[PROBLEM REQUIREMENTS]
In the response, each entry below should appear again exactly as given.

[[ PROVIDED DATA open ]]

File: src/rtl/quantser_pkg.sv
// Shared types and constants for the quantser bit-plane collection path.
package quantser_pkg;

    localparam int BDOUTMAX  = 32;
    localparam int QS_N      = 64;
    localparam int QS_BWADDR = 12;

    typedef enum logic [0:0] {
        IDLE,
        COLLECT
    } qcoll_state_t;

    typedef struct packed {
        logic [QS_BWADDR-1:0] addr;
        logic [QS_N-1:0]      data;
    } plane_word_t;

endpackage

File: src/rtl/quantser_collector_plane_fifo.sv
// Synchronous FIFO for address-tagged bit-plane words; a pop frees room for a
// push in the same cycle, and the head reads as zero while the FIFO is empty.
module plane_fifo #(
    parameter int W     = 8,
    parameter int DEPTH = 4
) (
    input  logic         clk,
    input  logic         clr,
    input  logic         push,
    input  logic         pop,
    input  logic [W-1:0] wdata,
    output logic [W-1:0] rdata,
    output logic         full,
    output logic         empty
);

    localparam int AW = $clog2(DEPTH);

    logic [W-1:0] mem [DEPTH];
    logic [AW:0]  wptr;
    logic [AW:0]  rptr;
    logic         do_push;
    logic         do_pop;

    // Pointers carry one extra wrap bit to tell full from empty.
    assign empty   = (wptr == rptr);
    assign full    = (wptr[AW] != rptr[AW]) && (wptr[AW-1:0] == rptr[AW-1:0]);
    assign do_pop  = pop && !empty;
    assign do_push = push && (!full || do_pop);

    always_ff @(posedge clk or posedge clr) begin
        if (clr) begin
            wptr <= '0;
            rptr <= '0;
        end else begin
            if (do_push) wptr <= wptr + 1'b1;
            if (do_pop)  rptr <= rptr + 1'b1;
        end
    end

    always_ff @(posedge clk) begin
        if (do_push) mem[wptr[AW-1:0]] <= wdata;
    end

    assign rdata = empty ? '0 : mem[rptr[AW-1:0]];

endmodule

File: src/rtl/quantser_collector.sv
// Packs serialized quantser lane bits into address-tagged bit-plane words and
// buffers them toward activation memory through a valid/ready write port.
module quantser_collector #(
    parameter int N         = 64,
    parameter int BDOUTMAX  = 32,
    parameter int BWADDR    = 12,
    parameter int FIFODEPTH = 4
) (
    input  logic                        clk,
    input  logic                        clr,
    input  logic                        start,
    input  logic [$clog2(BDOUTMAX)-1:0] bdout,
    input  logic [BWADDR-1:0]           baseaddr,
    input  logic [N-1:0]                sin,
    output logic                        wrvalid,
    input  logic                        wrready,
    output logic [N-1:0]                wrdata,
    output logic [BWADDR-1:0]           wraddr,
    output logic                        busy,
    output logic                        done,
    output logic                        err,
    output logic                        ovf
);

    import quantser_pkg::*;

    localparam int BW = $clog2(BDOUTMAX);
    localparam int FW = BWADDR + N;

    qcoll_state_t      state;
    qcoll_state_t      state_nxt;
    logic [BW-1:0]     planeidx;
    logic [BW-1:0]     nplanes_m1;
    logic [BWADDR-1:0] base;
    logic              last;
    logic              push;
    logic              accept;
    logic              drop;
    logic              fifo_full;
    logic              fifo_empty;
    logic [FW-1:0]     push_word;
    logic [FW-1:0]     head_word;

    assign accept    = (state == IDLE) && start;
    assign push      = (state == COLLECT);
    assign last      = (planeidx == nplanes_m1);
    // Address wraps modulo 2^BWADDR by construction of the adder width.
    assign push_word = {base + BWADDR'(planeidx), sin};
    assign drop      = push && fifo_full && !(wrready && !fifo_empty);

    always_comb begin
        state_nxt = state;
        case (state)
            IDLE:    if (start) state_nxt = COLLECT;
            COLLECT: if (last)  state_nxt = IDLE;
            default: state_nxt = IDLE;
        endcase
    end

    always_ff @(posedge clk or posedge clr) begin
        if (clr) begin
            state    <= IDLE;
            planeidx <= '0;
            done     <= 1'b0;
            err      <= 1'b0;
            ovf      <= 1'b0;
        end else begin
            state <= state_nxt;
            done  <= push && last;
            if (start && state == COLLECT) err <= 1'b1;
            if (drop) ovf <= 1'b1;
            // Dropped words still consume their plane slot.
            if (accept)             planeidx <= '0;
            else if (push && !last) planeidx <= planeidx + 1'b1;
        end
    end

    always_ff @(posedge clk) begin
        if (accept) begin
            nplanes_m1 <= bdout;
            base       <= baseaddr;
        end
    end

    plane_fifo #(
        .W     (FW),
        .DEPTH (FIFODEPTH)
    ) u_fifo (
        .clk   (clk),
        .clr   (clr),
        .push  (push),
        .pop   (wrready),
        .wdata (push_word),
        .rdata (head_word),
        .full  (fifo_full),
        .empty (fifo_empty)
    );

    assign wrvalid          = !fifo_empty;
    assign {wraddr, wrdata} = head_word;
    assign busy             = (state == COLLECT);

endmodule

[[ PROVIDED DATA closed ]]

[EXERCISE ANSWER]
File: src/rtl/quantser_pkg.sv
// Shared types and constants for the quantser bit-plane collection path.
package quantser_pkg;

    localparam int BDOUTMAX  = 32;
    localparam int QS_N      = 64;
    localparam int QS_BWADDR = 12;

    typedef enum logic [0:0] {
        IDLE,
        COLLECT
    } qcoll_state_t;

    typedef struct packed {
        logic [QS_BWADDR-1:0] addr;
        logic [QS_N-1:0]      data;
    } plane_word_t;

endpackage

File: src/rtl/quantser_collector_plane_fifo.sv
// Synchronous FIFO for address-tagged bit-plane words; a pop frees room for a
// push in the same cycle, and the head reads as zero while the FIFO is empty.
module plane_fifo #(
    parameter int W     = 8,
    parameter int DEPTH = 4
) (
    input  logic         clk,
    input  logic         clr,
    input  logic         push,
    input  logic         pop,
    input  logic [W-1:0] wdata,
    output logic [W-1:0] rdata,
    output logic         full,
    output logic         empty
);

    localparam int AW = $clog2(DEPTH);

    logic [W-1:0] mem [DEPTH];
    logic [AW:0]  wptr;
    logic [AW:0]  rptr;
    logic         do_push;
    logic         do_pop;

    // Pointers carry one extra wrap bit to tell full from empty.
    assign empty   = (wptr == rptr);
    assign full    = (wptr[AW] != rptr[AW]) && (wptr[AW-1:0] == rptr[AW-1:0]);
    assign do_pop  = pop && !empty;
    assign do_push = push && (!full || do_pop);

    always_ff @(posedge clk or posedge clr) begin
        if (clr) begin
            wptr <= '0;
            rptr <= '0;
        end else begin
            if (do_push) wptr <= wptr + 1'b1;
            if (do_pop)  rptr <= rptr + 1'b1;
        end
    end

    always_ff @(posedge clk) begin
        if (do_push) mem[wptr[AW-1:0]] <= wdata;
    end

    assign rdata = empty ? '0 : mem[rptr[AW-1:0]];

endmodule

File: src/rtl/quantser_collector.sv
// Packs serialized quantser lane bits into address-tagged bit-plane words and
// buffers them toward activation memory through a valid/ready write port.
module quantser_collector #(
    parameter int N         = 64,
    parameter int BDOUTMAX  = 32,
    parameter int BWADDR    = 12,
    parameter int FIFODEPTH = 4
) (
    input  logic                        clk,
    input  logic                        clr,
    input  logic                        start,
    input  logic [$clog2(BDOUTMAX)-1:0] bdout,
    input  logic [BWADDR-1:0]           baseaddr,
    input  logic [N-1:0]                sin,
    output logic                        wrvalid,
    input  logic                        wrready,
    output logic [N-1:0]                wrdata,
    output logic [BWADDR-1:0]           wraddr,
    output logic                        busy,
    output logic                        done,
    output logic                        err,
    output logic                        ovf
);

    import quantser_pkg::*;

    localparam int BW = $clog2(BDOUTMAX);
    localparam int FW = BWADDR + N;

    qcoll_state_t      state;
    qcoll_state_t      state_nxt;
    logic [BW-1:0]     planeidx;
    logic [BW-1:0]     nplanes_m1;
    logic [BWADDR-1:0] base;
    logic              last;
    logic              push;
    logic              accept;
    logic              drop;
    logic              fifo_full;
    logic              fifo_empty;
    logic [FW-1:0]     push_word;
    logic [FW-1:0]     head_word;

    assign accept    = (state == IDLE) && start;
    assign push      = (state == COLLECT);
    assign last      = (planeidx == nplanes_m1);
    // Address wraps modulo 2^BWADDR by construction of the adder width.
    assign push_word = {base + BWADDR'(planeidx), sin};
    assign drop      = push && fifo_full && !(wrready && !fifo_empty);

    always_comb begin
        state_nxt = state;
        case (state)
            IDLE:    if (start) state_nxt = COLLECT;
            COLLECT: if (last)  state_nxt = IDLE;
            default: state_nxt = IDLE;
        endcase
    end

    always_ff @(posedge clk or posedge clr) begin
        if (clr) begin
            state    <= IDLE;
            planeidx <= '0;
            done     <= 1'b0;
            err      <= 1'b0;
            ovf      <= 1'b0;
        end else begin
            state <= state_nxt;
            done  <= push && last;
            if (start && state == COLLECT) err <= 1'b1;
            if (drop) ovf <= 1'b1;
            // Dropped words still consume their plane slot.
            if (accept)             planeidx <= '0;
            else if (push && !last) planeidx <= planeidx + 1'b1;
        end
    end

    always_ff @(posedge clk) begin
        if (accept) begin
            nplanes_m1 <= bdout;
            base       <= baseaddr;
        end
    end

    plane_fifo #(
        .W     (FW),
        .DEPTH (FIFODEPTH)
    ) u_fifo (
        .clk   (clk),
        .clr   (clr),
        .push  (push),
        .pop   (wrready),
        .wdata (push_word),
        .rdata (head_word),
        .full  (fifo_full),
        .empty (fifo_empty)
    );

    assign wrvalid          = !fifo_empty;
    assign {wraddr, wrdata} = head_word;
    assign busy             = (state == COLLECT);

endmodule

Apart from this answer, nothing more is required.